TASK BRIEF:
Print the first line of the records below and every line after it, up to and including the line with "end else if (counter". Print nothing else.

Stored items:
########
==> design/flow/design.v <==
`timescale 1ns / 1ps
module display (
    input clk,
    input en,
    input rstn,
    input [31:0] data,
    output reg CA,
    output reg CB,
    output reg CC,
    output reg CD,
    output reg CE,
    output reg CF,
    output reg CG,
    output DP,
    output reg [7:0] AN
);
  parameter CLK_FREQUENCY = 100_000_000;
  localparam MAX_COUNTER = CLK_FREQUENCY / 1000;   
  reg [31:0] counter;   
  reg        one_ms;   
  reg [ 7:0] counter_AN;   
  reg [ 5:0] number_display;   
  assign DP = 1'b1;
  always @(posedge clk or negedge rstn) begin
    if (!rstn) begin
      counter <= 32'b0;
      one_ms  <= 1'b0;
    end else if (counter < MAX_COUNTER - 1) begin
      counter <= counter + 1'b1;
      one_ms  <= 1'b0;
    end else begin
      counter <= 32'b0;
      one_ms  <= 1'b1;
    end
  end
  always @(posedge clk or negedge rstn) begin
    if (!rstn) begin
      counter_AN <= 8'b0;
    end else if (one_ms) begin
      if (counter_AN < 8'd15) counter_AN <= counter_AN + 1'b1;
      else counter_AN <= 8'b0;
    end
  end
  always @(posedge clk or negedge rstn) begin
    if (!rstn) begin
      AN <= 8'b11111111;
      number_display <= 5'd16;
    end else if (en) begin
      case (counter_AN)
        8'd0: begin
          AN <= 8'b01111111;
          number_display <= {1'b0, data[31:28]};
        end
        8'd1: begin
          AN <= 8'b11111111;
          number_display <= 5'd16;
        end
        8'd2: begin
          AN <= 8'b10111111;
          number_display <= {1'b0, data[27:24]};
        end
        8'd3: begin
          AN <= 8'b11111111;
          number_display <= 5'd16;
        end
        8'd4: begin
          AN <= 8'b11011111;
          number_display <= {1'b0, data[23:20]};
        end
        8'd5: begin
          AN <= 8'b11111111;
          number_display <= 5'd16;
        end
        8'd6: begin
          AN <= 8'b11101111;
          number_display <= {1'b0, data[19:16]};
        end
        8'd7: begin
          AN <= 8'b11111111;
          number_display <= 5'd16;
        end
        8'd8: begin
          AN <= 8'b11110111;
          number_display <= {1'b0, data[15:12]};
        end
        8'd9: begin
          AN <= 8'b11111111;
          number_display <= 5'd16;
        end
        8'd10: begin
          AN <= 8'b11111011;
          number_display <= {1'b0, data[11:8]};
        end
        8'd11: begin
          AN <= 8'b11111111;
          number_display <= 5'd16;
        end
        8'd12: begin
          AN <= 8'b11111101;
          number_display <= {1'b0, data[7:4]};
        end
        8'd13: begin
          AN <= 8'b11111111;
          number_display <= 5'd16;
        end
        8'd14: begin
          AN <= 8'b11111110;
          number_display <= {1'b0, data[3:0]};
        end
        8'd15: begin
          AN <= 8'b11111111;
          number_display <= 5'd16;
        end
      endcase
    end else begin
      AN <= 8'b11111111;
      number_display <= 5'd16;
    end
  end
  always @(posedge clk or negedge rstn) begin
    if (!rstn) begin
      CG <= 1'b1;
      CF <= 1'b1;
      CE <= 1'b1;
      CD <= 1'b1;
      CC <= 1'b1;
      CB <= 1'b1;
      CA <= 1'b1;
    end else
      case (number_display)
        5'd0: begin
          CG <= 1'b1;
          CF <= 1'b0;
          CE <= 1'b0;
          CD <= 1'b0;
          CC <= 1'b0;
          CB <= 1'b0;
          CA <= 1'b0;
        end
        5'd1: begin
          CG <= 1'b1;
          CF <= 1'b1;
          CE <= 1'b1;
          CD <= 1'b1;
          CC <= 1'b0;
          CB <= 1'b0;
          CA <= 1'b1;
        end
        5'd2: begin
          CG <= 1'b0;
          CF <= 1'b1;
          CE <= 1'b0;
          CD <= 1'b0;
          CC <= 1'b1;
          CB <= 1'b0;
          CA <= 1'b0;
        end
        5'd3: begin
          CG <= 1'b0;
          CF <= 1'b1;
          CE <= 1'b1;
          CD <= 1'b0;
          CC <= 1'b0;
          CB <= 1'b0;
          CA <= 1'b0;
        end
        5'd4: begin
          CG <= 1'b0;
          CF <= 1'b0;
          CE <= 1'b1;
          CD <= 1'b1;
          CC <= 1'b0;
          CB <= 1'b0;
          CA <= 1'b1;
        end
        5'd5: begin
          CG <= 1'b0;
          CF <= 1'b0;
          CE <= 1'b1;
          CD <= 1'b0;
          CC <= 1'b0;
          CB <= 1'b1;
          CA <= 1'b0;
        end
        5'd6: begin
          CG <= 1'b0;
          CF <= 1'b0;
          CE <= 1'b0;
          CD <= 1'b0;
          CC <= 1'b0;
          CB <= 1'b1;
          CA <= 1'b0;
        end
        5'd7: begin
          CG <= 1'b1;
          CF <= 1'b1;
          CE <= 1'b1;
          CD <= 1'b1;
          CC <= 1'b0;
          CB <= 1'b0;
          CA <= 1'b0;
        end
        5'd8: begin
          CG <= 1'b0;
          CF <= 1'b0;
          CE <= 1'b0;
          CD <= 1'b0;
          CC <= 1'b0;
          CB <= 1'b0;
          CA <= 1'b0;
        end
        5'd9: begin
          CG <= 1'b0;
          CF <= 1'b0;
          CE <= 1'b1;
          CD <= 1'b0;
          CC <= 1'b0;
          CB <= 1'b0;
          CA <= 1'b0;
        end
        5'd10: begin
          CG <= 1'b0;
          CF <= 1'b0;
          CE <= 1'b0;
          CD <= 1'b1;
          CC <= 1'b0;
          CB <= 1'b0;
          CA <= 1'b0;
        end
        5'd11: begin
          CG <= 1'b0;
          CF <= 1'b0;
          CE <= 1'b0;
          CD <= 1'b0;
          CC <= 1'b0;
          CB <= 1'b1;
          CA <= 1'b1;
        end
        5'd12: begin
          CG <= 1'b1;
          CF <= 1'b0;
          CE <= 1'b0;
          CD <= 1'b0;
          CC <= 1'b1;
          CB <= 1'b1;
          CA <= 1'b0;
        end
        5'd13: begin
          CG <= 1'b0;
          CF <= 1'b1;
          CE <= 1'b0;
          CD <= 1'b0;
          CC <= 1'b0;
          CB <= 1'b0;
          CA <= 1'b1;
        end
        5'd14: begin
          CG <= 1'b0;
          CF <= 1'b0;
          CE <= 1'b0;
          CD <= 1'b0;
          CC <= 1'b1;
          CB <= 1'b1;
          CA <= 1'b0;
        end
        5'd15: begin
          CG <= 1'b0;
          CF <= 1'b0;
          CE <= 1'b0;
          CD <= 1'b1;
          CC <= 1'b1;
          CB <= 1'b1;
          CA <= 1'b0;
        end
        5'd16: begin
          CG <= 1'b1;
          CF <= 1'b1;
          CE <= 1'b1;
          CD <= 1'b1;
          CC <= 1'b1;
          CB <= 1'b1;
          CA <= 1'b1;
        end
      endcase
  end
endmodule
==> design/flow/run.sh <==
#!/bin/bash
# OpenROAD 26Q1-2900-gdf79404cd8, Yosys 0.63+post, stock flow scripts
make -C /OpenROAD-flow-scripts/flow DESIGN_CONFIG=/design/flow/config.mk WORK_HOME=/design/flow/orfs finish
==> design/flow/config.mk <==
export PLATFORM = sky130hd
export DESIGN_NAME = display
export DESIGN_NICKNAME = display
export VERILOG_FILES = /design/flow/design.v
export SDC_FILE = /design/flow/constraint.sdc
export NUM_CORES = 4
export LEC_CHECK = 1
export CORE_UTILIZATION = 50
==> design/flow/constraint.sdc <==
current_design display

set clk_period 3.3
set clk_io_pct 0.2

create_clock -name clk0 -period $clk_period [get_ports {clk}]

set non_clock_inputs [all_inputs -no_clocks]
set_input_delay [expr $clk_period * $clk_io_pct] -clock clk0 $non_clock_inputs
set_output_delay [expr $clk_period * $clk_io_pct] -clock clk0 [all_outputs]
########
SOLUTION TO THIS EXERCISE:
==> design/flow/design.v <==
`timescale 1ns / 1ps
module display (
    input clk,
    input en,
    input rstn,
    input [31:0] data,
    output reg CA,
    output reg CB,
    output reg CC,
    output reg CD,
    output reg CE,
    output reg CF,
    output reg CG,
    output DP,
    output reg [7:0] AN
);
  parameter CLK_FREQUENCY = 100_000_000;
  localparam MAX_COUNTER = CLK_FREQUENCY / 1000;   
  reg [31:0] counter;   
  reg        one_ms;   
  reg [ 7:0] counter_AN;   
  reg [ 5:0] number_display;   
  assign DP = 1'b1;
  always @(posedge clk or negedge rstn) begin
    if (!rstn) begin
      counter <= 32'b0;
      one_ms  <= 1'b0;
    end else if (counter < MAX_COUNTER - 1) begin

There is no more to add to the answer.